Laboratory experiments have clearly demonstrated that the transport of polycyclic aromatic hydrocarbons (e.g., phenanthrene, anthracene, pyrene) through porous media is enhanced by their association with natural organic matter. Natural organic matter boosts the "apparent" solubility of the PAHs, so the concentration of "mobile" PAHs increase. However, the enhanced transport of PAHs has never been observed in field studies. With this in mind, we went to the Bemidji, Minnesota, oil spill site that has been studied by U.S. Geological Survey researchers for over 15 years as a Toxic Substances Hydrology Program site to look for natural organic matter-enhanced transport of phenanthrene.
In collaboration with Dr. George Aiken of the U.S. Geological Survey in Boulder and Dr. Deb Backhus of Indiana University's School of Public and Environmental Affairs, we sampled groundwater from five wells up-gradient, down-gradient, and adjacent to the oil "blob" sitting on the water table during July 1995. The samples revealed abundant organic matter and dissolved iron. While we are still investigating the association of phenanthrene to this organic matter, which is mostly derived from the degradation of aliphatic and aromatic oil components, we decided to explore the effect of high ferrous iron concentrations on the association of phenanthrene with organic matter. Master's student Christine Hawley examined the change in phenanthrene binding to organic matter ranging from long-chain carboxylic acids to Suwannee River humic acid.in the presence of up to 50 mg/L of ferrous iron in an anoxic environment. Her results are reported in her Master's thesis (Hawley, 1996). With the addition of a few experiments planned for this year, we will prepare a manuscript on the effect of iron on organic matter binding of phenanthrene for publication.
During the same Bemidji sampling trip, we explored the effect of pumping rate on groundwater sampling for colloid- and organic matter-associated PAHs. Hawley (1996) reported the results of tests in which we sampled groundwater from a single well (adjacent to the oil "blob") at four different pumping rates from about 100 mL/min to 2 L/min.
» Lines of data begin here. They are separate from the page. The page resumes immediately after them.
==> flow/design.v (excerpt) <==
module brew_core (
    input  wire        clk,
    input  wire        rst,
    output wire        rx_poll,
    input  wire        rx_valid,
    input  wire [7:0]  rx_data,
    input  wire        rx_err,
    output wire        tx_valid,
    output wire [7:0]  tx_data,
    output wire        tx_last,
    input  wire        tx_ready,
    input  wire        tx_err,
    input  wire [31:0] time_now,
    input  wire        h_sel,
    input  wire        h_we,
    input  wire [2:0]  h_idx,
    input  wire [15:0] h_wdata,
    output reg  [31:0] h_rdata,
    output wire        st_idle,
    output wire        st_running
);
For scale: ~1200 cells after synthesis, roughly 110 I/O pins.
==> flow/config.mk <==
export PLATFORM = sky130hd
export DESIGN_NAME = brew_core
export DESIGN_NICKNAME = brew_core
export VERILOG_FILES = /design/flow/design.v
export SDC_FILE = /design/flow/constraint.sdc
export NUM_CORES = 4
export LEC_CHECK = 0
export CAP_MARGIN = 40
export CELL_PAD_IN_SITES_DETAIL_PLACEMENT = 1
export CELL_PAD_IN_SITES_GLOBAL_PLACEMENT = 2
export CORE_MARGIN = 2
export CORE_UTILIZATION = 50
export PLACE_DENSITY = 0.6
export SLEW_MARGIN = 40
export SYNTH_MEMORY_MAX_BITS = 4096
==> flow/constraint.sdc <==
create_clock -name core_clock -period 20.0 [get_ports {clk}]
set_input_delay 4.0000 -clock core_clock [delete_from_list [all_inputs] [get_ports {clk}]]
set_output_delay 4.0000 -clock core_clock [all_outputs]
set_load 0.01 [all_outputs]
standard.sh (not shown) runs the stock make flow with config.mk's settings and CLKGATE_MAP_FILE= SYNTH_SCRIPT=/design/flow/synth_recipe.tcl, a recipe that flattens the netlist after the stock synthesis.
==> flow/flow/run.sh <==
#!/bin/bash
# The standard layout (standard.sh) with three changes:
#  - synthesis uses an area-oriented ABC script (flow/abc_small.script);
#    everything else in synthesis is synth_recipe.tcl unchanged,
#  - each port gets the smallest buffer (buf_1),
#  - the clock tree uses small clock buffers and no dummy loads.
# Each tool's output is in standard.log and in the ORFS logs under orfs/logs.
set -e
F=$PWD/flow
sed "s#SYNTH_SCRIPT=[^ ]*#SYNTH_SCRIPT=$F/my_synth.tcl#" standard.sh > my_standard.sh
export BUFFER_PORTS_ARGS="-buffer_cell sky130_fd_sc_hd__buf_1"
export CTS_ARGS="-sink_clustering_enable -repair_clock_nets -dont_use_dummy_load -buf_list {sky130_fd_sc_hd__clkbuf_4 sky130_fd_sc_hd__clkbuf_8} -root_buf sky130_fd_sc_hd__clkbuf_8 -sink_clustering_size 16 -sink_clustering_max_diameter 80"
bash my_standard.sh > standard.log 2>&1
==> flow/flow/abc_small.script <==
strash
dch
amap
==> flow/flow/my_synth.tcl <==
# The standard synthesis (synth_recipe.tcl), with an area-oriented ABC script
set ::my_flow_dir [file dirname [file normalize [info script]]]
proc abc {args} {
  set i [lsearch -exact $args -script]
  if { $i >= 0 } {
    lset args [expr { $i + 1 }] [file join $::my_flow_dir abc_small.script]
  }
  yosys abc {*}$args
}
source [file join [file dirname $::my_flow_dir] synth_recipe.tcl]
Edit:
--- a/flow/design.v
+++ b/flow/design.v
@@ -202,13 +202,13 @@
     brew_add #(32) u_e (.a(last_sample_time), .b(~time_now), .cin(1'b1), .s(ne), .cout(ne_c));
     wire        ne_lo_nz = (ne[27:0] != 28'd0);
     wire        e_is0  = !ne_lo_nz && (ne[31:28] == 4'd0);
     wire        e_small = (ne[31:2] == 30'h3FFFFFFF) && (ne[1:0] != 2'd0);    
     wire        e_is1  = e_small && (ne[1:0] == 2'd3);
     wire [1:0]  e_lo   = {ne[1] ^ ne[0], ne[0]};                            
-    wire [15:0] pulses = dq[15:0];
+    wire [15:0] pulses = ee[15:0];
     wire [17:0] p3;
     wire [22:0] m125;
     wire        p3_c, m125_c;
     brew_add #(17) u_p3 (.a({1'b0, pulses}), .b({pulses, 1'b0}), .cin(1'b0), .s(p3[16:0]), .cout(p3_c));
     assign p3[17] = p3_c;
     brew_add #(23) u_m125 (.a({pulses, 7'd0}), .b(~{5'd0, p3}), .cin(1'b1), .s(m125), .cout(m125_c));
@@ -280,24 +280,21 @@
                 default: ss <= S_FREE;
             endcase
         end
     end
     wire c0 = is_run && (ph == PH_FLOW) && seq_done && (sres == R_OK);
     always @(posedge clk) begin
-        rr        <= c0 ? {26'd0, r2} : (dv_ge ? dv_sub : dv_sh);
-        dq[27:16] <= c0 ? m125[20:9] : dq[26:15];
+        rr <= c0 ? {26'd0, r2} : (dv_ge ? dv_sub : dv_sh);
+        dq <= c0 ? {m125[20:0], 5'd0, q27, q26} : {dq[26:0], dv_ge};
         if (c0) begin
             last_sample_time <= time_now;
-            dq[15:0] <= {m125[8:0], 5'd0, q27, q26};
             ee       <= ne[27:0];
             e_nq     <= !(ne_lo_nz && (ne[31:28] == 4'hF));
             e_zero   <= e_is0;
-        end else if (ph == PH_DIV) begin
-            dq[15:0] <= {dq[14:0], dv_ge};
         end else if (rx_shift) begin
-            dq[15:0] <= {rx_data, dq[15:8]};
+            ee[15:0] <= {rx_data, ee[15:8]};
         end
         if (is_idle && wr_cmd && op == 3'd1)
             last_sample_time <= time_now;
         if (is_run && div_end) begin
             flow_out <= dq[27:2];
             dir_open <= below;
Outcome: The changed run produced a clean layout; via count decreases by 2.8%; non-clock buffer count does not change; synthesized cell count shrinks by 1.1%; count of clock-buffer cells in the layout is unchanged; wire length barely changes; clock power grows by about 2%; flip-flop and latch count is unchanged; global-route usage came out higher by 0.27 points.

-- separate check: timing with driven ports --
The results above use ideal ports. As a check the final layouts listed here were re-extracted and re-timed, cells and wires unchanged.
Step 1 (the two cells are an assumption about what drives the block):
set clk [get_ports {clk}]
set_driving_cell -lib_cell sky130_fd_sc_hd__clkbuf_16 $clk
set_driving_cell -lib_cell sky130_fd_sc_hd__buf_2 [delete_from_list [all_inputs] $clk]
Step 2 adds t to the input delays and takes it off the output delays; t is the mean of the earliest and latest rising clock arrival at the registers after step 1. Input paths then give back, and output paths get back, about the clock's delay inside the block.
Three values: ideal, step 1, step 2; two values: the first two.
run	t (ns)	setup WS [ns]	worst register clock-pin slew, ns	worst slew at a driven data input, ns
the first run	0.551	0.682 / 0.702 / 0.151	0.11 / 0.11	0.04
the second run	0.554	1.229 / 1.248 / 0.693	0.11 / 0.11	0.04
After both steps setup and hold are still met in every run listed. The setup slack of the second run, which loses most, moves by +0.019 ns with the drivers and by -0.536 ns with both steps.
These results are still being analyzed for preparation of manuscript.
As part of the same project, Prof. Gary Amy, the PI of the grant funding this research, and his graduate students, Fung-Hwa Chi and Chris Lopez, are exploring PAH transport in laboratory columns to improve our ability to model PAH transport in the presence of organic matter.
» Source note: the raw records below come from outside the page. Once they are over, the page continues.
What follows belongs to an exercise in optimizing a design on an open flow for small area, a short achievable clock period and few clock cycles per item; a production flow would make more cautious choices.
Where RTL was checked, it was by simulation tests only, not by an equivalence proof against the original.
No activity file was given, so power comes from the tool's default toggle rates.

Setup of the baseline:
## bb_sync
module bb_sync (
    input  wire        clk,
    input  wire        rst,           
    input  wire        cmd_valid,
    output wire        cmd_ready,
    input  wire [31:0] cmd_data,
    output wire        kbc_rd,
    output wire        kbc_port,      
    input  wire        kbc_ack,
    input  wire [7:0]  kbc_rdata,
    output wire        rec_valid,
    input  wire        rec_ready,
    output wire [31:0] rec_data
);
Size in the first run: roughly 1,100 cells after synthesis, roughly 8700 sq um of cells after synthesis.
clock: 4.5 ns
lec_check: 0
abc_area: 1
cap_margin: 20
core_margin: 2
core_utilization: 40
setup_slack_margin: 1.0
slew_margin: 20
run.sh (not shown) runs the stock make flow with config.mk's settings and CLKGATE_MAP_FILE= SYNTH_SCRIPT=/design/flow/synth_recipe.tcl, a recipe that flattens the netlist after the stock synthesis.
Testbench counts of the baseline, summed over its fixed seeds: cycles 26,047, ops 5,600.
Setup changes, the baseline to the candidate
-- flow/design.v --
<<< the baseline, line 25
    reg         g2_cy, g2_sy;
    reg         cb_v;
    reg         cb_rdy;        
    reg  [1:0]  cb_grp;
    reg  [1:0]  cb_mem;
>>> the candidate, line 25
    reg         g2_cy, g2_sy;
    reg         cb_v;
    reg  [1:0]  cb_grp;
    reg  [1:0]  cb_mem;
<<< the baseline, line 100
    wire g_op   = cb_v && cb_gop && e_idle && !b_v && r_ok;
    wire cons_reg = cb_v && (cb_simple || (cb_drain && e_idle)) || bop_go || g_op;
    assign cmd_ready = cb_rdy;
    wire rd_now    = e_rd && kbc_ack;
    wire st_obf    = kbc_rdata[0];
>>> the candidate, line 99
    wire g_op   = cb_v && cb_gop && e_idle && !b_v && r_ok;
    wire cons_reg = cb_v && (cb_simple || (cb_drain && e_idle)) || bop_go || g_op;
    assign cmd_ready = !cb_v || cons_reg;
    wire rd_now    = e_rd && kbc_ack;
    wire st_obf    = kbc_rdata[0];
<<< the baseline, line 109
    wire take_drain = cb_v && cb_drain && (e_idle || (fin_now && !e_mq));
    wire cons       = cons_reg || take_drain;
    wire e_free_n = !take_drain && (e_idle || (fin_now && !e_mq));
    wire b_v_n    = (b_v && !r_b) || fin_now || bop_go;
    wire r_ok_n   = !gd_p && (!o_v || rec_ready) && !r_b && !g_go;
    wire       ld_n  = cmd_valid && cmd_ready;
    wire       cbv_n = ld_n || (cb_v && !cons);
    wire [1:0] grp_n = ld_n ? d_kind[3:2] : cb_grp;
    reg        cons_n;
    always @(*) begin
        case (grp_n)
            2'd0:    cons_n = 1'b1;
            2'd1:    cons_n = e_free_n;
            2'd2:    cons_n = e_free_n && !b_v_n;
            default: cons_n = e_free_n && !b_v_n && r_ok_n;
        endcase
    end
    function gt8(input [7:0] a, input [7:0] b, input eq);
        integer i;
>>> the candidate, line 108
    wire take_drain = cb_v && cb_drain && (e_idle || (fin_now && !e_mq));
    wire cons       = cons_reg || take_drain;
    function gt8(input [7:0] a, input [7:0] b, input eq);
        integer i;
<<< the baseline, line 178
    wire        g_done = gs2 && released && x_long && steep;
    wire        n_co   = gco || g_done;
    function [7:0] incdec(input [7:0] x, input up, input dn);
        integer i, k;
        reg [7:0] r;
        reg pu, pd;
        begin
            for (i = 0; i < 8; i = i + 1) begin
                pu = up;
                pd = dn;
                for (k = 0; k < i; k = k + 1) begin
                    pu = pu & x[k];
                    pd = pd & ~x[k];
                end
                r[i] = x[i] ^ (pu | pd);
            end
            incdec = r;
        end
    endfunction
    wire [7:0]  x_hi  = incdec({1'b0, x_sum[14:8]}, g2_cx & !g2_sx, g2_sx & !g2_cx);
    wire [7:0]  y_hi  = incdec(y_sum[15:8],         g2_cy & !g2_sy, g2_sy & !g2_cy);
    wire        x_keep = !x_hi[7];                
    wire        y_keep = (y_hi[7] == gs2);        
>>> the candidate, line 162
    wire        g_done = gs2 && released && x_long && steep;
    wire        n_co   = gco || g_done;
    wire [7:0]  x_hi  = {1'b0, x_sum[14:8]} + {{7{g2_sx & !g2_cx}}, g2_sx ^ g2_cx};
    wire [7:0]  y_hi  = y_sum[15:8] + {{7{g2_sy & !g2_cy}}, g2_sy ^ g2_cy};
    wire        x_keep = !x_hi[7];                
    wire        y_keep = (y_hi[7] == gs2);        
<<< the baseline, line 221
            g2          <= 1'b0;
            cb_v        <= 1'b0;
            cb_rdy      <= 1'b1;
            e_rd        <= 1'b0;
            e_wt        <= 1'b0;
>>> the candidate, line 188
            g2          <= 1'b0;
            cb_v        <= 1'b0;
            e_rd        <= 1'b0;
            e_wt        <= 1'b0;
<<< the baseline, line 232
            if (cmd_valid && cmd_ready) cb_v <= 1'b1;
            else if (cons)              cb_v <= 1'b0;
            cb_rdy <= !cbv_n || cons_n;
            if (cb_v && cb_simple && cb_mem != 2'd0) begin
                if (cb_arg[0]) sub_r[1] <= cb_mem[0];
>>> the candidate, line 198
            if (cmd_valid && cmd_ready) cb_v <= 1'b1;
            else if (cons)              cb_v <= 1'b0;
            if (cb_v && cb_simple && cb_mem != 2'd0) begin
                if (cb_arg[0]) sub_r[1] <= cb_mem[0];
### Flow results
- | xor and xnor area share after synthesis | the candidate vs the baseline | 0.48 points higher |
- The candidate ends up with a number of clock buffers in the layout that is 1 higher than in the baseline.
- In the metrics for the candidate and the baseline, the one carrying the higher wire length is the candidate.
- The candidate vs the baseline, transition time at the pin with the least slew margin went down by 0.048 ns.
- The lower wire length of the first global-routing pass came out of the baseline.
- Where post-route worst hold slack is concerned, the baseline is outperformed by the candidate.
- Lower global-route usage among the candidate and the baseline: the candidate
- The candidate vs the baseline: routed length on met3 down
- Clock power share: the candidate and the baseline compared, lower one is the candidate
Only the layout flow was run in the candidate; the RTL was not checked for function there.

* * *

bb_sync, a different RTL version from the one above (not shown whole).
Size: about 1200 cells after synthesis, roughly 150 flip-flops, about 81 I/O pins, roughly 9200 µm² of cells after synthesis.
clock: 4.5 ns
lec_check: 0
abc_area: 1
cap_margin: 20
core_margin: 2
core_utilization: 40
cts_buf_list: sky130_fd_sc_hd__clkbuf_8
setup_slack_margin: 2.0
slew_margin: 20
standard.sh (not shown) runs the stock make flow with config.mk's settings and CLKGATE_MAP_FILE= SYNTH_SCRIPT=/design/flow/synth_recipe.tcl, a recipe that flattens the netlist after the stock synthesis.
==> flow/flow/run.sh <==
#!/bin/bash
# Standard layout, except that the port buffers are buf_2 cells instead of
# the delay cells buffer_ports picks by default. Every port is still buffered.
set -euo pipefail
export BUFFER_PORTS_ARGS="-buffer_cell sky130_fd_sc_hd__buf_2"
bash standard.sh > standard.log 2>&1
Testbench counts at the start, summed over its fixed seeds: cycles 26,047, ops 5,600.
Edit:
--- a/flow/design.v
+++ b/flow/design.v
@@ -15,24 +15,23 @@
     reg  [1:0]  sub_r;
     reg         kbd_pending;
     reg  [1:0]  mouse_slot;
     reg  [7:0]  mouse_b0, mouse_b1;
     reg         gs1, gap, gs2, gco;    
     reg  [14:0] x_sum;                 
     reg  [15:0] y_sum;
     reg  [7:0]  gest_xlen, gest_tol;
     reg         g2;                    
     reg         gq;                    
-    reg         g2_cx, g2_sx;          
-    reg         g2_cy, g2_sy;
-    reg         g2_xk1, g2_xk0;        
-    reg         g2_yk1, g2_yk0;        
+    reg         g2_xup, g2_xdn;        
+    reg         g2_yup, g2_ydn;
+    reg         g2_xk, g2_yk;          
     reg         cb_v;
     reg         cb_rdy;        
     reg  [1:0]  cb_grp;
     reg  [1:0]  cb_mem;
     reg  [23:0] cb_arg;
     reg         e_rd;          
     reg         e_port;        
     reg         e_wt;          
     reg         e_ch;          
     reg         e_mq;          
@@ -197,24 +196,26 @@
         integer i;
         reg [7:0] r, m;
         begin
             for (i = 0; i < 8; i = i + 1) begin
                 m = (8'd1 << i) - 8'd1;
                 r[i] = x[i] ^ ((up & ((x & m) == m)) | (dn & ((x & m) == 8'd0)));
             end
             incdec = r;
         end
     endfunction
-    wire [7:0]  x_hi  = incdec({1'b0, x_sum[14:8]}, g2_cx & !g2_sx, g2_sx & !g2_cx);
-    wire [7:0]  y_hi  = incdec(y_sum[15:8],         g2_cy & !g2_sy, g2_sy & !g2_cy);
-    wire        g2_xk = g2_cx ? g2_xk1 : g2_xk0;
-    wire        g2_yk = g2_cy ? g2_yk1 : g2_yk0;
+    wire [7:0]  x_hi  = incdec({1'b0, x_sum[14:8]}, g2_xup, g2_xdn);
+    wire [7:0]  y_hi  = incdec(y_sum[15:8],         g2_yup, g2_ydn);
+    wire        x_up = x_lo[8] & !sx;
+    wire        x_dn = sx & !x_lo[8];
+    wire        y_up = y_lo[8] & !sy;
+    wire        y_dn = sy & !y_lo[8];
     wire        x_a1 = (x_sum[14:8] == 7'h7F);
     wire        x_a0 = (x_sum[14:8] == 7'h00);
     wire        y_a1 = (y_sum[14:8] == 7'h7F);
     wire        y_a0 = (y_sum[14:8] == 7'h00);
     wire        xk_c1 = !(!sx && x_a1);                        
     wire        xk_c0 = !(sx && x_a0);                         
     wire        yk_c1 = ((y_sum[15] ^ (!sy && y_a1)) == gs2);
     wire        yk_c0 = ((y_sum[15] ^ (sy && y_a0)) == gs2);
     reg [2:0] v_code;
     always @(*) begin
@@ -421,21 +422,19 @@
             mouse_b0     <= {mouse_b0[7:6], cb_arg[23], cb_arg[14], mouse_b0[3], cb_arg[2:0]};
             mouse_b1     <= cb_arg[13:6];
             b_byte       <= cb_arg[22:15];
             cb_arg[15:0] <= {mouse_b1, mouse_b0};
         end
         if (gq) begin
             mouse_b0 <= cb_arg[7:0];
             mouse_b1 <= cb_arg[15:8];
         end
         if (g_go) begin
-            g2_cx  <= x_lo[8];
-            g2_sx  <= sx;
-            g2_cy  <= y_lo[8];
-            g2_sy  <= sy;
-            g2_xk1 <= xk_c1;
-            g2_xk0 <= xk_c0;
-            g2_yk1 <= yk_c1;
-            g2_yk0 <= yk_c0;
+            g2_xup <= x_up;
+            g2_xdn <= x_dn;
+            g2_yup <= y_up;
+            g2_ydn <= y_dn;
+            g2_xk  <= x_lo[8] ? xk_c1 : xk_c0;
+            g2_yk  <= y_lo[8] ? yk_c1 : yk_c0;
         end
     end
 endmodule
Power decreases by 37%.
Routed wire length climbs by 3.1%.
Synthesized area goes down by 1.2%.
Core utilization goes up by 0.38 points.
Final area hardly moves.
Setup slack gets worse by 0.18 ns.
Register-to-register slack got worse by 0.30 ns.
Cell count rose by 1.4%.
Synthesized cell count climbs by about 0.8%.
Testbench counts after the change, summed over its fixed seeds: cycles 26,047, ops 5,600.

-- re-timing with driven ports --
In the flow no input, the clock included, has a driving cell. The finished layouts below were timed again as built, in two steps. Step 1 sets driving cells, clkbuf_16 on the clock port and buf_2 on the other inputs (assumed; they add their load-dependent delay and slew). Step 2 also shifts input and output timing later by t, the mid clock arrival at the registers, as if the neighbouring blocks saw the same clock. Slacks: ideal ports / drivers / drivers and shift; pairs: ideal ports / drivers.
| run | t (ns) | slack for setup (ns) | worst slew at a driven data input, ns |
|---|---|---|---|
| the baseline | 0.469 | 1.297 / 1.252 / 1.117 | 0.04 |
| the candidate | 0.466 | 1.176 / 1.130 / 1.210 | 0.04 |
| the first run of note 2 | 0.494 | 2.025 / 1.986 / 1.754 | 0.03 |
| the second run of note 2 | 0.514 | 1.844 / 1.844 / 1.745 | 0.04 |
After both steps every run listed still meets setup and hold. For the first run of note 2, which loses most, drivers alone change the setup slack by -0.039 ns; drivers and shift together by -0.271 ns.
Competitive Binding of Polycyclic Aromatic Hydrocarbons (PAHs) by Aqueous Organic Matter, Mineral-Bound Organic Matter, and Mineral Surfaces: Effects on Groundwater Transport of PAHs
- Sponsor: National Science Foundation, Engineering Directorate, Bioengineering and Environmental Systems Program
- Duration: June 1994 to May 1997
- Funding: $295,000
- PIs: Gary Amy (University of Colorado) and Joe Ryan
- Graduate RAs: Christine Hawley
Hawley C.M., 1996. A field and laboratory study of the mechanisms of facilitated transport of hydrophobic organic compounds. M.S. Thesis, University of Colorado, Boulder, 119 pp.